ES IndexerBold - Fix behaviour of afterBulk
Hi @jnioche,
I was looking into https://github.com/DigitalPebble/storm-crawler/pull/989#discussion_r918581042 and reviewed the old code in order to make sure, that I get the wanted behaviour. (see https://github.com/FelixEngl/storm-crawler/blob/834347e53f79376d3a79f125a6203c91d062e04f/external/elasticsearch/src/main/java/com/digitalpebble/stormcrawler/elasticsearch/bolt/IndexerBolt.java)
Now I am wondering, shouldn't it be enough to only process the first encounter of a BulkResponseElement with a specific id and otherwise just print the required LOG-events and update the counters accordingly?
Because the old code worked like this (if I got that right):
:START afterBulk
:ITERATION 1
+ waitAck ---------------+
| "A" | [tuple1, tuple3] |
| "B" | [tuple2] |
+------------------------+
+ bulk_response ---------------+
| 1. (id: "A", state: SUCCESS) |
| 2. (id: "B", state: SUCCESS) |
| 3. (id: "A", state: FAILURE) |
+------------------------------+
respone = bulk_respose.removeFirst() : (id: "A", state: SUCCESS)
tuples = waitAck.getIfPresent(response.id) : [tuple1, tuple3]
for(tuple in tuples){
// process all tuples as state: SUCCESS
...
}
waitAck.invalidate(response.id) // Immediate removal
:ITERATION 1
:ITERATION 2
+ waitAck -------+
| "B" | [tuple2] |
+----------------+
+ bulk_response ---------------+
| 2. (id: "B", state: SUCCESS) |
| 3. (id: "A", state: FAILURE) |
+------------------------------+
respone = bulk_respose.removeFirst() : (id: "B", state: SUCCESS)
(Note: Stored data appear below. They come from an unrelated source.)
## src/seqPkg.sv

```systemverilog
`default_nettype none

package seqPkg;

  localparam int pcWidth = 14;
  localparam int instrWidth = 18;
  localparam int bodyLenWidth = 4;
  localparam int iterWidth = 10;

  typedef enum logic [3:0] {
    opNop  = 4'h0,
    opJump = 4'h1,
    opCall = 4'h2,
    opRts  = 4'h3,
    opDo   = 4'h4
  } opcode_t;

  typedef enum logic [1:0] {
    selInc,
    selJump,
    selStack,
    selHold
  } seqSel_t;

  // jump target or loop setup, same 14 bits
  typedef union packed {
    logic [pcWidth-1:0] target;
    struct packed {
      logic [bodyLenWidth-1:0] bodyLen;
      logic [iterWidth-1:0]    iterCount;
    } loopArgs;
  } instrPayload_u;

  typedef struct packed {
    opcode_t       opcode;
    instrPayload_u payload;
  } instr_t;

endpackage

`default_nettype wire

```

## src/pcStackIf.sv

```systemverilog
`timescale 1ns/1ps
`default_nettype none

interface pcStackIf;

  logic                       push;
  logic                       pop;
  logic [seqPkg::pcWidth-1:0] pushData;
  logic [seqPkg::pcWidth-1:0] top;
  logic                       full;
  logic                       empty;
  logic                       has1;

  modport ctrl (output push, pop, pushData, input top, full, empty, has1);
  modport stack (input push, pop, pushData, output top, full, empty, has1);

endinterface

`default_nettype wire

```

## src/pcStackRam.sv

```systemverilog
`timescale 1ns/1ps
`default_nettype none

module pcStackRam #(
  parameter int stackDepthLog2 = 4
) (
  input  wire logic                        PCSCLK,
  input  wire logic                        we,
  input  wire logic [stackDepthLog2-1:0]   wAddr,
  input  wire logic [seqPkg::pcWidth-1:0]  wData,
  input  wire logic [stackDepthLog2-1:0]   rAddr,
  output logic      [seqPkg::pcWidth-1:0]  rData
);

  localparam int depth = 2 ** stackDepthLog2;

  logic [seqPkg::pcWidth-1:0] cells [depth];

  always_ff @(posedge PCSCLK) begin
    if (we) begin
      cells[wAddr] <= wData;
    end
  end

  assign rData = cells[rAddr]; // top of stack, no read latency

endmodule

`default_nettype wire

```

## src/pcStack.sv

```systemverilog
`timescale 1ns/1ps
`default_nettype none

module pcStack #(
  parameter int stackDepthLog2 = 4
) (
  input wire logic PCSCLK,
  input wire logic T_RST,
  input wire logic hold,
  pcStackIf.stack  stk
);

  // one extra bit so that all ones means empty
  logic [stackDepthLog2:0] ptr;
  logic [stackDepthLog2:0] ptrUp;
  logic [stackDepthLog2:0] ptrDown;
  logic                    doPush;
  logic                    doPop;

  assign doPush = stk.push && !stk.full;
  assign doPop  = stk.pop && !stk.empty;

  assign ptrUp   = ptr + 1'b1;
  assign ptrDown = ptr - 1'b1;

  always_ff @(posedge PCSCLK or posedge T_RST) begin
    if (T_RST) begin
      ptr <= '1;
    end else if (!hold) begin
      if (doPush) begin
        ptr <= ptrUp;
      end else if (doPop) begin
        ptr <= ptrDown;
      end
    end
  end

  assign stk.empty = ptr[stackDepthLog2];
  assign stk.full  = (ptr == {1'b0, {stackDepthLog2{1'b1}}});
  assign stk.has1  = (ptr == '0);

  pcStackRam #(
    .stackDepthLog2(stackDepthLog2)
  ) i_pcStackRam (
    .PCSCLK(PCSCLK),
    .we    (doPush && !hold),
    .wAddr (ptrUp[stackDepthLog2-1:0]), // write lands at the new top
    .wData (stk.pushData),
    .rAddr (ptr[stackDepthLog2-1:0]),
    .rData (stk.top)
  );

endmodule

`default_nettype wire

```

## src/loopCounter.sv

```systemverilog
`timescale 1ns/1ps
`default_nettype none

module loopCounter (
  input  wire logic                          PCSCLK,
  input  wire logic                          T_RST,
  input  wire logic                          hold,
  input  wire logic [seqPkg::pcWidth-1:0]    pc,
  input  wire logic                          loopLoad,
  input  wire logic [seqPkg::iterWidth-1:0]  loadCount,
  input  wire logic [seqPkg::pcWidth-1:0]    loadEnd,
  input  wire logic                          loopIter,
  input  wire logic                          loopExit,
  output logic                               loopActive,
  output logic                               atEnd,
  output logic                               lastIter
);

  logic [seqPkg::iterWidth-1:0] count;
  logic [seqPkg::pcWidth-1:0]   endAddr;

  always_ff @(posedge PCSCLK or posedge T_RST) begin
    if (T_RST) begin
      loopActive <= 1'b0;
    end else if (!hold) begin
      if (loopLoad) begin
        loopActive <= 1'b1;
      end else if (loopExit) begin
        loopActive <= 1'b0;
      end
    end
  end

  always_ff @(posedge PCSCLK) begin
    if (!hold) begin
      if (loopLoad) begin
        count   <= loadCount;
        endAddr <= loadEnd;
      end else if (loopIter) begin
        count <= count - 1'b1;
      end
    end
  end

  assign atEnd    = (pc == endAddr);
  assign lastIter = (count <= 1); // zero count runs once as well

endmodule

`default_nettype wire

```

## src/seqFsm.sv

```systemverilog
`timescale 1ns/1ps
`default_nettype none

module seqFsm (
  input  wire logic                          PCSCLK,
  input  wire logic                          T_RST,
  input  wire logic                          hold,
  input  wire seqPkg::instr_t                instrWord,
  input  wire logic [seqPkg::pcWidth-1:0]    pc,
  input  wire logic                          loopActive,
  input  wire logic                          atEnd,
  input  wire logic                          lastIter,
  pcStackIf.ctrl                             ctl,
  output seqPkg::seqSel_t                    nextSel,
  output logic      [seqPkg::pcWidth-1:0]    jumpTarget,
  output logic                               loopLoad,
  output logic      [seqPkg::iterWidth-1:0]  loadCount,
  output logic      [seqPkg::pcWidth-1:0]    loadEnd,
  output logic                               loopIter,
  output logic                               loopExit,
  output logic                               overflow,
  output logic                               underflow
);

  typedef enum logic [1:0] {
    stReset,
    stRun,
    stInLoop
  } state_t;

  state_t                           state;
  state_t                           stateNext;
  logic   [seqPkg::bodyLenWidth-1:0] bodyLen;
  logic                             rtsEmpty;

  assign bodyLen    = instrWord.payload.loopArgs.bodyLen;
  assign jumpTarget = instrWord.payload.target;
  assign loadCount  = instrWord.payload.loopArgs.iterCount;
  assign loadEnd    = pc + {{(seqPkg::pcWidth - seqPkg::bodyLenWidth){1'b0}}, bodyLen};

  always_comb begin
    nextSel  = seqPkg::selInc;
    ctl.push = 1'b0;
    ctl.pop  = 1'b0;
    loopLoad = 1'b0;
    loopIter = 1'b0;
    loopExit = 1'b0;
    rtsEmpty = 1'b0;
    if (state == stReset) begin
      nextSel = seqPkg::selHold;
    end else if (loopActive && atEnd) begin
      // end marker beats the opcode
      if (!lastIter) begin
        nextSel  = seqPkg::selStack;
        loopIter = 1'b1;
      end else begin
        ctl.pop  = 1'b1;
        loopExit = 1'b1;
      end
    end else begin
      case (instrWord.opcode)
        seqPkg::opJump: nextSel = seqPkg::selJump;
        seqPkg::opCall: begin
          ctl.push = 1'b1;
          nextSel  = seqPkg::selJump;
        end
        seqPkg::opRts: begin
          ctl.pop = 1'b1; // stack drops it when empty
          if (ctl.empty) begin
            rtsEmpty = 1'b1;
          end else begin
            nextSel = seqPkg::selStack;
          end
        end
        seqPkg::opDo: begin
          if (state == stRun && bodyLen != '0) begin
            ctl.push = 1'b1;
            loopLoad = 1'b1;
          end
        end
        default: nextSel = seqPkg::selInc;
      endcase
    end
  end

  always_comb begin
    stateNext = state;
    case (state)
      stReset:  stateNext = stRun;
      stRun:    if (loopLoad) stateNext = stInLoop;
      stInLoop: if (loopExit) stateNext = stRun;
      default:  stateNext = stReset;
    endcase
  end

  always_ff @(posedge PCSCLK or posedge T_RST) begin
    if (T_RST) begin
      state     <= stReset;
      overflow  <= 1'b0;
      underflow <= 1'b0;
    end else if (!hold) begin
      state <= stateNext;
      if (ctl.push && ctl.full) begin
        overflow <= 1'b1; // lost return address
      end
      if (rtsEmpty) begin
        underflow <= 1'b1;
      end
    end
  end

endmodule

`default_nettype wire

```

## src/pcGen.sv

```systemverilog
`timescale 1ns/1ps
`default_nettype none

module pcGen (
  input  wire logic                        PCSCLK,
  input  wire logic                        T_RST,
  input  wire logic                        hold,
  input  wire seqPkg::seqSel_t             nextSel,
  input  wire logic [seqPkg::pcWidth-1:0]  jumpTarget,
  pcStackIf.ctrl                           ctl,
  output logic      [seqPkg::pcWidth-1:0]  pc
);

  logic [seqPkg::pcWidth-1:0] pcInc;
  logic [seqPkg::pcWidth-1:0] pcNext;

  assign pcInc        = pc + 1'b1;
  assign ctl.pushData = pcInc; // return address for CALL and DO

  always_comb begin
    case (nextSel)
      seqPkg::selInc:   pcNext = pcInc;
      seqPkg::selJump:  pcNext = jumpTarget;
      seqPkg::selStack: pcNext = ctl.top;
      default:          pcNext = pc;
    endcase
  end

  always_ff @(posedge PCSCLK or posedge T_RST) begin
    if (T_RST) begin
      pc <= '0;
    end else if (!hold) begin
      pc <= pcNext;
    end
  end

endmodule

`default_nettype wire

```

## src/seqTop.sv

```systemverilog
`timescale 1ns/1ps
`default_nettype none

module seqTop #(
  parameter int stackDepthLog2 = 4
) (
  input  wire logic                           PCSCLK,
  input  wire logic                           T_RST,
  input  wire logic                           hold,
  input  wire logic [seqPkg::instrWidth-1:0]  instrWord,
  output logic      [seqPkg::pcWidth-1:0]     fetchAddr,
  output logic                                stackFull,
  output logic                                stackEmpty,
  output logic                                stackHas1,
  output logic                                overflow,
  output logic                                underflow,
  output logic                                loopActive
);

  pcStackIf stkBus ();

  logic [seqPkg::pcWidth-1:0]   pc;
  seqPkg::seqSel_t              nextSel;
  logic [seqPkg::pcWidth-1:0]   jumpTarget;
  logic                         loopLoad;
  logic [seqPkg::iterWidth-1:0] loadCount;
  logic [seqPkg::pcWidth-1:0]   loadEnd;
  logic                         loopIter;
  logic                         loopExit;
  logic                         atEnd;
  logic                         lastIter;

  pcStack #(
    .stackDepthLog2(stackDepthLog2)
  ) i_pcStack (
    .PCSCLK(PCSCLK),
    .T_RST (T_RST),
    .hold  (hold),
    .stk   (stkBus.stack)
  );

  loopCounter i_loopCounter (
    .PCSCLK    (PCSCLK),
    .T_RST     (T_RST),
    .hold      (hold),
    .pc        (pc),
    .loopLoad  (loopLoad),
    .loadCount (loadCount),
    .loadEnd   (loadEnd),
    .loopIter  (loopIter),
    .loopExit  (loopExit),
    .loopActive(loopActive),
    .atEnd     (atEnd),
    .lastIter  (lastIter)
  );

  seqFsm i_seqFsm (
    .PCSCLK    (PCSCLK),
    .T_RST     (T_RST),
    .hold      (hold),
    .instrWord (seqPkg::instr_t'(instrWord)),
    .pc        (pc),
    .loopActive(loopActive),
    .atEnd     (atEnd),
    .lastIter  (lastIter),
    .ctl       (stkBus.ctrl),
    .nextSel   (nextSel),
    .jumpTarget(jumpTarget),
    .loopLoad  (loopLoad),
    .loadCount (loadCount),
    .loadEnd   (loadEnd),
    .loopIter  (loopIter),
    .loopExit  (loopExit),
    .overflow  (overflow),
    .underflow (underflow)
  );

  pcGen i_pcGen (
    .PCSCLK    (PCSCLK),
    .T_RST     (T_RST),
    .hold      (hold),
    .nextSel   (nextSel),
    .jumpTarget(jumpTarget),
    .ctl       (stkBus.ctrl), // drives pushData only
    .pc        (pc)
  );

  assign fetchAddr  = pc;
  assign stackFull  = stkBus.full;
  assign stackEmpty = stkBus.empty;
  assign stackHas1  = stkBus.has1;

endmodule

`default_nettype wire

```
$ cat config.mk
export PLATFORM = sky130hd
export DESIGN_NAME = gpio_display_top
export DESIGN_NICKNAME = d
export VERILOG_FILES = /design/src/source/gpio_bus_pkg.sv /design/src/source/display_pkg.sv /design/src/source/seven_display.sv /design/src/source/display_bank.sv /design/src/source/gpio_regs.sv /design/src/source/gpio_display_top.sv
export SDC_FILE = /design/constraint.sdc
export NUM_CORES = 1
export LEC_CHECK = 0
export BUFFER_PORTS_ARGS = -buffer_cell sky130_fd_sc_hd__buf_4
export CAP_MARGIN = 30
export CELL_PAD_IN_SITES_DETAIL_PLACEMENT = 1
export CELL_PAD_IN_SITES_GLOBAL_PLACEMENT = 1
export CORE_MARGIN = 2
export CORE_UTILIZATION = 35
export CTS_BUF_LIST = sky130_fd_sc_hd__clkbuf_16
export DETAILED_ROUTE_END_ITERATION = 10
export HOLD_SLACK_MARGIN = 0.03
export PLACE_DENSITY = 0.74
export SETUP_SLACK_MARGIN = 0.1
export SYNTH_ARGS = -nofsm -noshare
export SYNTH_HDL_FRONTEND = slang
export SYNTH_SLANG_ARGS = --single-unit
$ cat constraint.sdc
create_clock -name clk -period 1.85 [get_ports clk]
set_input_delay 0.555 -clock clk [delete_from_list [all_inputs] [get_ports clk]]
set_output_delay 0.555 -clock clk [all_outputs]
set_load 0.01 [all_outputs]
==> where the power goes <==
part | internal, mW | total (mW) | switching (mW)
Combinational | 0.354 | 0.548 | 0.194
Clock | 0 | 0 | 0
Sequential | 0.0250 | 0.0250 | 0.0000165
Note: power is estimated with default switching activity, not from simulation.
===== src/core_region_defines.svh =====
`ifndef CORE_REGION_DEFINES_SVH
`define CORE_REGION_DEFINES_SVH

// load/store side word
`define CR_WORD_W      32
`define CR_BE_W        4

// data RAM and host side line
`define CR_LINE_W      64
`define CR_LINE_BE_W   8

// data RAM size in bytes and byte address width inside it
`define CR_RAM_BYTES   4096
`define CR_RAM_ADDR_W  12

// page bits that pick local RAM or the external bus
`define CR_PAGE_MSB    31
`define CR_PAGE_LSB    20

// page value of the on-chip data RAM
`define CR_LOCAL_PAGE  12'h001

`endif


===== src/core_region_pkg.sv =====
`include "core_region_defines.svh"

package core_region_pkg;

  // 32-bit load/store request as issued by the core
  typedef struct packed {
    logic [`CR_WORD_W-1:0] addr;
    logic                  we;
    logic [`CR_BE_W-1:0]   be;
    logic [`CR_WORD_W-1:0] wdata;
  } lsu_req_t;

  // full line request, used by the host port and the RAM itself
  // addr is a byte address inside the RAM
  typedef struct packed {
    logic [`CR_RAM_ADDR_W-1:0] addr;
    logic                      we;
    logic [`CR_LINE_BE_W-1:0]  be;
    logic [`CR_LINE_W-1:0]     wdata;
  } line_req_t;

  // where the pending load/store response comes from
  typedef enum logic [0:0] {
    RESP_RAM = 1'b0,
    RESP_EXT = 1'b1
  } resp_src_e;

endpackage
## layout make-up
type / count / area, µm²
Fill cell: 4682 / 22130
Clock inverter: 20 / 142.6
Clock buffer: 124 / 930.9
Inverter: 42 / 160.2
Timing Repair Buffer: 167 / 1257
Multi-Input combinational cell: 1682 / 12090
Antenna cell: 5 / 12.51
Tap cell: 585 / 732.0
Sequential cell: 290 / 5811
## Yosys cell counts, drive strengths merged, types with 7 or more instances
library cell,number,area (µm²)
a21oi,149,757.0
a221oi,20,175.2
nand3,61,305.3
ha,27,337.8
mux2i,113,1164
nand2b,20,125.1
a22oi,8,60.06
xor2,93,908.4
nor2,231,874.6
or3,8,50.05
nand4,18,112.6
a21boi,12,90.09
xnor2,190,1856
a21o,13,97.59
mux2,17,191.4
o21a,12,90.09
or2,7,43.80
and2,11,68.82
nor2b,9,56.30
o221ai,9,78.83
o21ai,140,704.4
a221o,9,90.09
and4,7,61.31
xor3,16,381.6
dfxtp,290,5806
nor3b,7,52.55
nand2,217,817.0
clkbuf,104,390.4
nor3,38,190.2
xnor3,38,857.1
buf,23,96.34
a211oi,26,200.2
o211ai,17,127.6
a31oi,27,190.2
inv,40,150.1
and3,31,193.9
tuples = waitAck.getIfPresent(response.id) : [tuple2]
for(tuple in tuples){
// process all tuples as state: SUCCESS
...
}
waitAck.invalidate(response.id) // Immediate removal
:ITERATION 2
:ITERATION 3
+ waitAck -------+
+----------------+
+ bulk_response ---------------+
| 3. (id: "A", state: FAILURE) |
+------------------------------+
respone = bulk_respose.removeFirst() : (id: "A", state: FAILURE)
tuples = waitAck.getIfPresent(response.id) : null
LOG.warn("could not find unacked tuple for A")
:ITERATION 3
:STOP afterBulk
Best Regards
Felix
Hi @FelixEngl I have to admit that some of your recent changes have made the code slightly more complicated than it was. Are you trying to simplify the current code?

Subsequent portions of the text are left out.